Here are the 5 key things you need to get right that I’ve identified, having worked in numerous industries and domains throughout my career:
1. Data Democracy: To liberate your data, you first need to free it by helping break down silos and attitudes. The data ultimately belongs to the organisation, and not individuals within it, and its purpose is to enable the greater good of the organisation. The aim should be to grant access to anyone who wants/needs it and to help promote collaboration with experts ie business SMEs and Data Scientists, for instance. It often helps to share your wins with the broader group and to try to stimulate demand, to help create a ‘hunger’ for the data. Technology makes this much easier these days, with some fantastic tools and platforms available, such as visualisation and interactive tools for those who don’t need low-level access. A great way to enable this is to create self-service systems that allow easy access, such as via data marts. Ultimately, it should be everyone’s responsibility to share data.
2. Education I believe that it’s a key responsibility of all Data Scientist’s to help improve the Data Literacy of their organisations. It helps show the importance of data, and modern analysis tools and approaches, and also assists in guiding individuals and organisations in how to engage with data/analytics experts, and what to expect. An effective way that I’ve discovered to help educate the broader organisation is to become a data evangelist, by doing roadshows, proof-of-concept and hands-on demo’s.

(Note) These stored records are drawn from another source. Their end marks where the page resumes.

--- src/rtl/cache_ctrl_fsm_if.sv ---
// rtl/cache_ctrl_fsm_if.sv - CPU, data-array and memory signal bundle for the cache controller
interface cache_ctrl_fsm_if #(
  parameter int IDX_W  = 6,
  parameter int OFF_W  = 3,
  parameter int DATA_W = 64
);
  logic              cpu_req;
  logic              cpu_we;
  logic [31:0]       cpu_addr;
  logic [7:0]        cpu_wdata;
  logic              flush;
  logic              cpu_ready;
  logic              cpu_hit;
  logic [IDX_W-1:0]  arr_index;
  logic              arr_way;
  logic [OFF_W-1:0]  arr_offset;
  logic              arr_we;
  logic [DATA_W-1:0] arr_wdata;
  logic              mem_req;
  logic              mem_we;
  logic [31:0]       mem_addr;
  logic [7:0]        mem_wdata;
  logic              mem_ack;
  logic [DATA_W-1:0] mem_rdata;

  modport master (
    input  cpu_req, cpu_we, cpu_addr, cpu_wdata, flush, mem_ack, mem_rdata,
    output cpu_ready, cpu_hit, arr_index, arr_way, arr_offset, arr_we, arr_wdata,
    output mem_req, mem_we, mem_addr, mem_wdata
  );

  modport slave (
    output cpu_req, cpu_we, cpu_addr, cpu_wdata, flush, mem_ack, mem_rdata,
    input  cpu_ready, cpu_hit, arr_index, arr_way, arr_offset, arr_we, arr_wdata,
    input  mem_req, mem_we, mem_addr, mem_wdata
  );
endinterface

--- src/rtl/cache_ctrl_fsm.sv ---
// rtl/cache_ctrl_fsm.sv - 2-way set-associative cache controller: lookup, refill, write-through, flush
module cache_ctrl_fsm #(
  parameter int TAG_W  = 23,
  parameter int IDX_W  = 6,
  parameter int OFF_W  = 3,
  parameter int DATA_W = 64
) (
  input  logic           clk,
  input  logic           reset,
  cache_ctrl_fsm_if.master bus
);
  localparam int SETS = 1 << IDX_W;

  typedef enum logic [2:0] {
    S_IDLE, S_LOOKUP, S_MEM_RD, S_FILL, S_MEM_WR, S_FLUSH, S_DONE
  } state_t;

  state_t            r_state;
  state_t            w_next;

  logic [31:0]       r_addr;
  logic              r_we;
  logic [7:0]        r_wdata;
  logic              r_hit;
  logic              r_way;
  logic [DATA_W-1:0] r_arr_wdata;

  logic [TAG_W-1:0]  r_tag   [SETS][2];
  logic [1:0]        r_valid [SETS];
  logic [SETS-1:0]   r_lru;

  logic [IDX_W-1:0]  w_idx;
  logic [TAG_W-1:0]  w_tag;
  logic [OFF_W-1:0]  w_off;
  logic              w_hit0;
  logic              w_hit1;
  logic              w_hit;
  logic              w_hit_way;
  logic              w_victim;

  assign w_idx  = r_addr[OFF_W +: IDX_W];
  assign w_tag  = r_addr[31 -: TAG_W];
  assign w_off  = r_addr[OFF_W-1:0];
  assign w_hit0 = r_valid[w_idx][0] && (r_tag[w_idx][0] == w_tag);
  assign w_hit1 = r_valid[w_idx][1] && (r_tag[w_idx][1] == w_tag);
  assign w_hit  = w_hit0 | w_hit1;
  // Way 0 takes priority when both ways match.
  assign w_hit_way = ~w_hit0;
  assign w_victim  = !r_valid[w_idx][0] ? 1'b0 :
                     !r_valid[w_idx][1] ? 1'b1 : r_lru[w_idx];

  always_ff @(posedge clk) begin
    if (reset) begin
      r_state <= S_IDLE;
    end else begin
      r_state <= w_next;
    end
  end

  always_comb begin
    w_next = r_state;
    case (r_state)
      S_IDLE: begin
        if (bus.flush) begin
          w_next = S_FLUSH;
        end else if (bus.cpu_req) begin
          w_next = S_LOOKUP;
        end
      end
      S_LOOKUP: begin
        if (r_we) begin
          w_next = S_MEM_WR;
        end else if (w_hit) begin
          w_next = S_DONE;
        end else begin
          w_next = S_MEM_RD;
        end
      end
      S_MEM_RD: if (bus.mem_ack) w_next = S_FILL;
      S_FILL:   w_next = S_DONE;
      S_MEM_WR: if (bus.mem_ack) w_next = S_DONE;
      S_FLUSH:  w_next = S_DONE;
      S_DONE:   w_next = S_IDLE;
      default:  w_next = S_IDLE;
    endcase
  end

  always_ff @(posedge clk) begin
    if (reset) begin
      r_addr      <= '0;
      r_we        <= 1'b0;
      r_wdata     <= '0;
      r_hit       <= 1'b0;
      r_way       <= 1'b0;
      r_arr_wdata <= '0;
      r_lru       <= '0;
      for (int i = 0; i < SETS; i++) begin
        r_valid[i] <= 2'b00;
      end
    end else begin
      case (r_state)
        S_IDLE: begin
          if (!bus.flush && bus.cpu_req) begin
            r_addr  <= bus.cpu_addr;
            r_we    <= bus.cpu_we;
            r_wdata <= bus.cpu_wdata;
          end
        end
        S_LOOKUP: begin
          r_hit <= w_hit;
          if (r_we) begin
            r_way <= w_hit_way;
            // Write-invalidate: stores never allocate and drop a matching line.
            if (w_hit) begin
              r_valid[w_idx][w_hit_way] <= 1'b0;
            end
          end else if (w_hit) begin
            r_way        <= w_hit_way;
            r_lru[w_idx] <= ~w_hit_way;
          end else begin
            r_way <= w_victim;
          end
        end
        S_MEM_RD: begin
          if (bus.mem_ack) begin
            r_arr_wdata <= bus.mem_rdata;
          end
        end
        S_FILL: begin
          r_valid[w_idx][r_way] <= 1'b1;
          r_lru[w_idx]          <= ~r_way;
        end
        S_FLUSH: begin
          r_hit <= 1'b0;
          for (int i = 0; i < SETS; i++) begin
            r_valid[i] <= 2'b00;
          end
        end
        default: ;
      endcase
    end
  end

  // Tags need no reset: a line is only consulted when its valid bit is set.
  always_ff @(posedge clk) begin
    if (!reset && r_state == S_FILL) begin
      r_tag[w_idx][r_way] <= w_tag;
    end
  end

  always_comb begin
    bus.cpu_ready  = 1'b0;
    bus.cpu_hit    = 1'b0;
    bus.arr_index  = '0;
    bus.arr_way    = 1'b0;
    bus.arr_offset = '0;
    bus.arr_we     = 1'b0;
    bus.arr_wdata  = r_arr_wdata;
    bus.mem_req    = 1'b0;
    bus.mem_we     = 1'b0;
    bus.mem_addr   = '0;
    bus.mem_wdata  = '0;
    case (r_state)
      S_LOOKUP: begin
        bus.arr_index  = w_idx;
        bus.arr_offset = w_off;
        bus.arr_way    = w_hit ? w_hit_way : w_victim;
      end
      S_MEM_RD: begin
        bus.arr_index  = w_idx;
        bus.arr_offset = w_off;
        bus.arr_way    = r_way;
        bus.mem_req    = 1'b1;
        bus.mem_addr   = {r_addr[31:OFF_W], {OFF_W{1'b0}}};
      end
      S_FILL: begin
        bus.arr_index  = w_idx;
        bus.arr_offset = w_off;
        bus.arr_way    = r_way;
        bus.arr_we     = 1'b1;
      end
      S_MEM_WR: begin
        bus.arr_index  = w_idx;
        bus.arr_offset = w_off;
        bus.arr_way    = r_way;
        bus.mem_req    = 1'b1;
        bus.mem_we     = 1'b1;
        bus.mem_addr   = r_addr;
        bus.mem_wdata  = r_wdata;
      end
      S_DONE: begin
        bus.cpu_ready  = 1'b1;
        bus.cpu_hit    = r_hit;
        bus.arr_index  = w_idx;
        bus.arr_offset = w_off;
        bus.arr_way    = r_way;
      end
      default: ;
    endcase
  end
endmodule
$ cat src/rtl/pc_sequencer_pkg.sv
// Shared types and sizing helpers for the fetch-stage program-counter sequencer.
// Vector words are assembled least-significant word first.
package pc_sequencer_pkg;

  typedef enum logic [1:0] {
    LOAD  = 2'd0,
    RUN   = 2'd1,
    ILOAD = 2'd2
  } pc_state_e;

  localparam int unsigned RST_VEC_DEFAULT = 0;
  localparam int unsigned INT_VEC_DEFAULT = 2;

  function automatic int unsigned vec_words(input int unsigned addr_w, input int unsigned mem_w);
    return addr_w / mem_w;
  endfunction

  // Index must be able to hold NW itself, which marks "all reads issued".
  function automatic int unsigned vec_idx_w(input int unsigned nw);
    return $clog2(nw + 1);
  endfunction

endpackage

$ cat src/rtl/pc_sequencer_vector_loader.sv
// NW-word vector read engine: issues base+k reads while active, then reports
// which word is on the read-data bus one cycle later and when the last one lands.
module pc_vector_loader
  import pc_sequencer_pkg::*;
#(
  parameter int unsigned ADDR_W = 32,
  parameter int unsigned MEM_W  = 16,
  localparam int unsigned NW    = vec_words(ADDR_W, MEM_W),
  localparam int unsigned IDX_W = vec_idx_w(NW)
) (
  input  logic              clk,
  input  logic              rst_n,
  input  logic              i_active,
  input  logic [ADDR_W-1:0] i_base,
  output logic              o_rd_en,
  output logic [ADDR_W-1:0] o_rd_addr,
  output logic              o_cap,
  output logic [IDX_W-1:0]  o_cap_idx,
  output logic              o_done
);

  logic [IDX_W-1:0] r_idx;
  logic [IDX_W-1:0] r_cap_idx;
  logic             r_cap;
  logic             w_issue;

  assign w_issue   = i_active && (r_idx < IDX_W'(NW));
  // Gated by rst_n so the strobe is quiet while reset is held.
  assign o_rd_en   = w_issue && rst_n;
  assign o_rd_addr = i_base + ADDR_W'(r_idx);
  assign o_cap     = r_cap;
  assign o_cap_idx = r_cap_idx;
  assign o_done    = r_cap && (r_cap_idx == IDX_W'(NW - 1));

  always_ff @(posedge clk or negedge rst_n) begin
    if (!rst_n) begin
      r_idx     <= '0;
      r_cap_idx <= '0;
      r_cap     <= 1'b0;
    end else begin
      r_cap <= w_issue;
      if (w_issue) begin
        r_cap_idx <= r_idx;
        r_idx     <= r_idx + 1'b1;
      end else if (o_done) begin
        r_idx <= '0;
      end
    end
  end

endmodule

3. Leadership Strong leadership is absolutely essential in enabling Data Culture. Without executive support, the whole endeavour will often be fruitless. The aim is to have senior executive support, ideally through a C-suit exec, such as a Chief Data Officer (who can set an example, and encourage the use of data for decision making), and also Technical Leadership for data and analytics teams. This is fundamental as technical people with strong business acumen have a unique understanding of both business challenges and current and emerging tech, which greatly helps to identify opportunities, and effective and efficient solutions.
4. Technical Resources By resources, I mean both people and tools! People: The challenge here is in both attracting and retaining the right people, and placing them in the right roles. This is why it’s imperative to have good technical leadership. Typically, you’ll need Data Scientists, Data Engineers, and a technical leader, at a minimum. Tools: Obviously, tools are absolutely vital but most important of all is to allow technical users the freedom to select from a range of tools that are best suited to the task at hand. This often means creating the right environment and scope for them to play with current and emerging tools and software. Think open-source, distributed data tools and DataOps.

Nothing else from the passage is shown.